*What you are asked to do*: Each line holding the string "gates" is to be copied from the data.

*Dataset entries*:
====

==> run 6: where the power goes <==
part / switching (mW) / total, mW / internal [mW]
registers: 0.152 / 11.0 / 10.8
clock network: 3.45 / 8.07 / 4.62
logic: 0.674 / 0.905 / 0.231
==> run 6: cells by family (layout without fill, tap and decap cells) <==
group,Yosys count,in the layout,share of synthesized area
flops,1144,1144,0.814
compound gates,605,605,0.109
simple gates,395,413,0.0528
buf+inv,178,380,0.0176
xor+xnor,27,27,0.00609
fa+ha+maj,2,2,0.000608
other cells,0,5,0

====

*Written response*:
compound gates,605,605,0.109
simple gates,395,413,0.0528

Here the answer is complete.